A Casa Branca rebateu, nesta quinta-feira (17), declarações do presidente Luiz Inácio Lula da Silva (PT) sobre a postura internacional do presidente dos Estados Unidos, Donald Trump. Em entrevista à CNN Internacional, Lula afirmou que Trump "não foi eleito para ser imperador do mundo". A resposta veio por meio da secretária de Imprensa da Casa Branca, Karoline Leavitt, que classificou o comentário como impreciso.
"O presidente com certeza não está tentando ser o imperador do mundo. Ele é um presidente forte dos EUA e também o líder do mundo livre. Nós temos visto uma grande mudança pelo mundo devido à liderança do presidente", afirmou Leavitt, em coletiva à imprensa.

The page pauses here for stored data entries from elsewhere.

==> src/rtl/io_controller_pkg.sv <==
// Shared types and default widths for the in/out/halt sequencer.
package io_ctrl_pkg;

    localparam int DATA_W_DEF = 32;
    localparam int SW_W_DEF   = 16;

    typedef enum logic [1:0] {
        IDLE       = 2'd0,
        WAIT_PRESS = 2'd1,
        CAPTURE    = 2'd2,
        HALTED     = 2'd3
    } state_t;

endpackage

==> src/rtl/io_controller_if.sv <==
// Core-side bundle: decoder flags and register data in, stall/write-back/display out.
interface io_controller_if
    import io_ctrl_pkg::*;
#(
    parameter int DATA_W = DATA_W_DEF
);
    logic              FLAG_input;
    logic              FLAG_output;
    logic              halt;
    logic [DATA_W-1:0] rs_data;
    logic              stall;
    logic [DATA_W-1:0] input_data;
    logic              input_valid;
    logic [DATA_W-1:0] output_data;
    logic              output_valid;

    // Decoder / core side
    modport master (
        output FLAG_input, FLAG_output, halt, rs_data,
        input  stall, input_data, input_valid, output_data, output_valid
    );

    // Controller side
    modport slave (
        input  FLAG_input, FLAG_output, halt, rs_data,
        output stall, input_data, input_valid, output_data, output_valid
    );
endinterface

==> src/rtl/io_controller_debouncer.sv <==
// Enter-button conditioning: 2-flop synchronizer, stability counter, rising-edge pulse.
module button_debouncer #(
    parameter int DEBOUNCE_CYCLES = 50000
) (
    input  logic clock,
    input  logic reset,
    input  logic raw,
    output logic level,
    output logic press
);
    localparam int CNT_W = (DEBOUNCE_CYCLES > 1) ? $clog2(DEBOUNCE_CYCLES) : 1;
    localparam logic [CNT_W-1:0] CNT_MAX = CNT_W'(DEBOUNCE_CYCLES - 1);

    logic             sync1;
    logic             sync2;
    logic [CNT_W-1:0] cnt;
    logic             level_q;
    logic             level_prev;

    // Bring the raw button into the clock domain
    always_ff @(posedge clock) begin
        if (reset) begin
            sync1 <= 1'b0;
            sync2 <= 1'b0;
        end else begin
            sync1 <= raw;
            sync2 <= sync1;
        end
    end

    // Accept a level change only after it has persisted for DEBOUNCE_CYCLES cycles
    always_ff @(posedge clock) begin
        if (reset) begin
            cnt        <= '0;
            level_q    <= 1'b0;
            level_prev <= 1'b0;
        end else begin
            level_prev <= level_q;
            if (sync2 != level_q) begin
                if (cnt == CNT_MAX) begin
                    level_q <= ~level_q;
                    cnt     <= '0;
                end else begin
                    cnt <= cnt + 1'b1;
                end
            end else begin
                cnt <= '0;
            end
        end
    end

    assign level = level_q;
    assign press = level_q & ~level_prev;

endmodule

==> src/rtl/io_controller.sv <==
// Multi-cycle sequencer for the in/out/halt instructions of the single-cycle core.
module io_controller
    import io_ctrl_pkg::*;
#(
    parameter int DATA_W          = DATA_W_DEF,
    parameter int SW_W            = SW_W_DEF,
    parameter int DEBOUNCE_CYCLES = 50000
) (
    input  logic              clock,
    input  logic              reset,
    io_controller_if.slave    bus,
    input  logic [SW_W-1:0]   switches,
    input  logic              enter,
    output logic              waiting,
    output logic              halted
);
    state_t            state_q;
    state_t            state_d;
    logic [SW_W-1:0]   sw_sync1;
    logic [SW_W-1:0]   sw_sync2;
    logic              press;
    logic              enter_level;
    logic              capture_en;
    logic              out_en;
    logic              stall_c;
    logic              valid_c;
    logic              waiting_c;
    logic              halted_c;
    logic [DATA_W-1:0] input_data_q;
    logic [DATA_W-1:0] output_data_q;
    logic              output_valid_q;

    button_debouncer #(
        .DEBOUNCE_CYCLES(DEBOUNCE_CYCLES)
    ) u_enter (
        .clock (clock),
        .reset (reset),
        .raw   (enter),
        .level (enter_level),
        .press (press)
    );

    // Synchronize the switch bank
    always_ff @(posedge clock) begin
        if (reset) begin
            sw_sync1 <= '0;
            sw_sync2 <= '0;
        end else begin
            sw_sync1 <= switches;
            sw_sync2 <= sw_sync1;
        end
    end

    // State register
    always_ff @(posedge clock) begin
        if (reset) begin
            state_q <= IDLE;
        end else begin
            state_q <= state_d;
        end
    end

    // Next state and Mealy outputs; stall covers the first cycle of in/halt
    always_comb begin
        state_d    = state_q;
        stall_c    = 1'b0;
        valid_c    = 1'b0;
        waiting_c  = 1'b0;
        halted_c   = 1'b0;
        capture_en = 1'b0;
        out_en     = 1'b0;
        case (state_q)
            IDLE: begin
                if (bus.halt) begin
                    state_d = HALTED;
                    stall_c = 1'b1;
                end else if (bus.FLAG_input) begin
                    state_d = WAIT_PRESS;
                    stall_c = 1'b1;
                end else if (bus.FLAG_output) begin
                    out_en = 1'b1;
                end
            end
            WAIT_PRESS: begin
                stall_c   = 1'b1;
                waiting_c = 1'b1;
                if (press) begin
                    capture_en = 1'b1;
                    state_d    = CAPTURE;
                end
            end
            CAPTURE: begin
                valid_c = 1'b1;
                state_d = IDLE;
            end
            HALTED: begin
                stall_c  = 1'b1;
                halted_c = 1'b1;
            end
            default: state_d = IDLE;
        endcase
    end

    // Captured switch value and display register
    always_ff @(posedge clock) begin
        if (reset) begin
            input_data_q   <= '0;
            output_data_q  <= '0;
            output_valid_q <= 1'b0;
        end else begin
            if (capture_en) begin
                input_data_q <= DATA_W'(sw_sync2);
            end
            if (out_en) begin
                output_data_q  <= bus.rs_data;
                output_valid_q <= 1'b1;
            end
        end
    end

    assign bus.stall        = stall_c;
    assign bus.input_valid  = valid_c;
    assign bus.input_data   = input_data_q;
    assign bus.output_data  = output_data_q;
    assign bus.output_valid = output_valid_q;
    assign waiting          = waiting_c;
    assign halted           = halted_c;

endmodule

Governo Lula diz que está aberto para dialogar com Trump
Lula minimizou a ameaça americana de sobretaxar em até 50% produtos brasileiros, dizendo que ainda não considera o tema uma "crise". O presidente brasileiro defendeu o diálogo com a gestão Trump e reafirmou que não há interesse em romper relações com os Estados Unidos, mas alertou que o Brasil "não aceitará nada que lhe for imposto" e que sua soberania precisa ser respeitada.
Questionada sobre possíveis termos de negociação com o Brasil, Karoline Leavitt reiterou que o presidente Trump já comunicou oficialmente a intenção de aplicar as taxas e orientou o USTR (órgão de comércio dos EUA) a abrir uma investigação formal.
"Por anos, sabemos que as regulamentações digitais do Brasil e a fraca proteção de propriedade intelectual prejudicaram as empresas de tecnologia e inovação dos EUA", declarou a secretária. Ela também mencionou preocupações ambientais: "Sua tolerância ao desmatamento ilegal e outras práticas ambientais coloca os produtores, fabricantes, agricultores e pecuaristas americanos que seguem melhores padrões ambientais em desvantagem competitiva", completou.
Apesar do impasse, Lula lembrou a tradição diplomática entre os dois países, destacando os mais de 200 anos de relações bilaterais. O presidente também mencionou o grupo Brics, atualmente alvo de críticas recentes por parte de Trump. afirmando que o bloco "não foi criado para brigar com nenhum país".